In Wednesday's Europe papers

20 August 2008 06:00  [Source: ICIS news]


Front page

UK tries to offload Typhoon fighters
Talks have been held with countries including Japan about offloading large numbers of Eurofighter Typhoons that the British Ministry of Defence has ordered but can no longer afford.

NATO tells Russia: no ‘new line’ in Europe
NATO warned Russia on Tuesday that it could not draw a “new line” in Europe preventing Georgia and other countries from joining the western military alliance if they wished to do so.

Companies and markets

GM to make U-turn over sales incentives
General Motors (GM) has backed away from a two-year drive to wean itself off incentives, highlighting the increasing desperation of US carmakers to counter the steep downturn in demand.

Overview: Weak financials lead equities lower
Persistent concerns about the health of the financial sector and intensifying worries about the broader economic outlook kept global equity markets under pressure on Tuesday.


Front page

Afghan War escalates with Taliban raid
Taliban insurgents mounted their most serious attacks in six years of fighting in Afghanistan over the last two days, including a coordinated assault by at least 10 suicide bombers against one of the largest American military bases in the country, and another by some 100 insurgents that killed 10 elite French paratroopers.

Cervical cancer vaccine is popular, but fails to cure doubts
In two years, cervical cancer has gone from obscure killer confined mostly to poor nations to the West's disease of the moment.


Some investors say US bailout of housing giants is inevitable
Financial conditions are continuing to worsen at Fannie Mae and Freddie Mac, leading some investors to prepare for a government bailout of the housing giants even as the Treasury Department and the companies say such government intervention will not be necessary.

US businesses face economic dilemma
Prices for goods purchased by American businesses surged more than expected in July and have jumped by nearly 10% over the last year — the sharpest increase since 1981.


Front page

Russians pulling back, digging in
A small number of Russian troops and armored and supply vehicles began moving north from the Georgian border on Tuesday and toward Vladikavkaz as part of the beginning stages of a phased withdrawal of Russian forces from Georgian territory.
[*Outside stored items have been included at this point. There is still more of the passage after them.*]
--- src/rtl/mux_stream_nway.sv ---
// N-way stream multiplexer with a one-beat registered output slot.
// Optional round-robin arbitration is compiled in with `define MUX_STREAM_RR_EN.
module mux_stream_nway #(
  parameter  int WIDTH    = 32,
  parameter  int CHANNELS = 4,
  localparam int SEL_W    = (CHANNELS > 2) ? $clog2(CHANNELS) : 1
) (
  input  logic                      clk,
  input  logic                      rst_n,
  input  logic                      mode,
  input  logic [SEL_W-1:0]          control,
  input  logic [CHANNELS*WIDTH-1:0] in_data,
  input  logic [CHANNELS-1:0]       in_valid,
  output logic [CHANNELS-1:0]       in_ready,
  output logic [WIDTH-1:0]          out_data,
  output logic                      out_valid,
  input  logic                      out_ready,
  output logic [SEL_W-1:0]          out_chan
);

  logic             slot_free;
  logic             accept;
  logic             grant_vld;
  logic [SEL_W-1:0] grant_idx;
  logic [WIDTH-1:0] grant_data;
  logic             sel_vld;
  logic [SEL_W-1:0] sel_idx;

  logic             vld_p1;
  logic [WIDTH-1:0] data_p1;
  logic [SEL_W-1:0] chan_p1;

  // Select mode: an out-of-range control index matches no channel, so no grant.
  always_comb begin
    sel_vld = 1'b0;
    sel_idx = '0;
    for (int i = 0; i < CHANNELS; i++) begin
      if (control == SEL_W'(i) && in_valid[i]) begin
        sel_vld = 1'b1;
        sel_idx = SEL_W'(i);
      end
    end
  end

`ifdef MUX_STREAM_RR_EN
  logic [SEL_W-1:0] rr_ptr;
  logic             rr_vld;
  logic [SEL_W-1:0] rr_idx;

  // Walk offsets from farthest to nearest so the channel closest after rr_ptr wins.
  always_comb begin
    rr_vld = 1'b0;
    rr_idx = '0;
    for (int k = CHANNELS; k >= 1; k--) begin
      if (in_valid[(int'(rr_ptr) + k) % CHANNELS]) begin
        rr_vld = 1'b1;
        rr_idx = SEL_W'((int'(rr_ptr) + k) % CHANNELS);
      end
    end
  end

  assign grant_vld = mode ? rr_vld : sel_vld;
  assign grant_idx = mode ? rr_idx : sel_idx;

  always_ff @(posedge clk or negedge rst_n) begin
    if (!rst_n) begin
      rr_ptr <= SEL_W'(CHANNELS - 1);
    end else if (accept) begin
      rr_ptr <= grant_idx;
    end
  end
`else
  logic unused_mode;

  assign unused_mode = mode;
  assign grant_vld   = sel_vld;
  assign grant_idx   = sel_idx;
`endif

  always_comb begin
    grant_data = '0;
    for (int i = 0; i < CHANNELS; i++) begin
      if (grant_idx == SEL_W'(i)) begin
        grant_data = in_data[i*WIDTH +: WIDTH];
      end
    end
  end

  // The slot can take a beat when empty or when its beat leaves this cycle.
  assign slot_free = !vld_p1 || out_ready;
  assign accept    = rst_n && grant_vld && slot_free;

  always_comb begin
    in_ready = '0;
    for (int i = 0; i < CHANNELS; i++) begin
      in_ready[i] = accept && (grant_idx == SEL_W'(i));
    end
  end

  // Stage p1: output register slot
  always_ff @(posedge clk or negedge rst_n) begin
    if (!rst_n) begin
      vld_p1  <= 1'b0;
      data_p1 <= '0;
      chan_p1 <= '0;
    end else if (accept) begin
      vld_p1  <= 1'b1;
      data_p1 <= grant_data;
      chan_p1 <= grant_idx;
    end else if (out_ready) begin
      vld_p1  <= 1'b0;
    end
  end

  assign out_valid = vld_p1;
  assign out_data  = data_p1;
  assign out_chan  = chan_p1;

endmodule

--- config.mk ---
export PLATFORM = sky130hd
export DESIGN_NAME = mux_stream_nway
export DESIGN_NICKNAME = d
export VERILOG_FILES = /design/src/rtl/mux_stream_nway.sv
export SDC_FILE = /design/constraint.sdc
export NUM_CORES = 1
export LEC_CHECK = 0
export CAP_MARGIN = 20
export CELL_PAD_IN_SITES_DETAIL_PLACEMENT = 0
export CELL_PAD_IN_SITES_GLOBAL_PLACEMENT = 1
export CORE_UTILIZATION = 30
export DETAILED_ROUTE_END_ITERATION = 16
export PLACE_DENSITY_LB_ADDON = 0.1
export SYNTH_ARGS = -nofsm -noshare
export SYNTH_HDL_FRONTEND = slang
export SYNTH_SLANG_ARGS = --single-unit
--- constraint.sdc ---
create_clock -name clk -period 4.4 [get_ports clk]
set_clock_uncertainty 0.05 [all_clocks]
set_input_delay 0.44 -clock clk [delete_from_list [all_inputs] [get_ports clk]]
set_output_delay 0.44 -clock clk [all_outputs]
set_load 0.05 [all_outputs]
Georgia, global factors hit stocks
Russia stocks slumped badly Tuesday as concerns over the continuing Georgia crisis fueled investor pessimism, on top of global factors such as falling commodity prices and worries that US housing lenders Fannie Mae and Freddie Mac could require a Washington bailout.


Amtel halts production at Kirov plant
Amtel-Vredestein, the tire producer being acquired by Gazprom's Sibur-Russian Tires, said Tuesday that it had halted production at its Kirov factory because of a working capital shortage.

Test run for strategic sector law
Svetlana Levchenko said she found it enjoyable but exhausting to be at the forefront of Russia's efforts to apply new rules for foreign investment in strategic companies.


Front page

The phantoms of the Beijing Opera
There was once a hope that sports would trump politics during the Olympics. But the Chinese police continue to arrest citizens who register to stage demonstrations. IOC President Jacques Rogge is in charge of a show over which he has long since lost control.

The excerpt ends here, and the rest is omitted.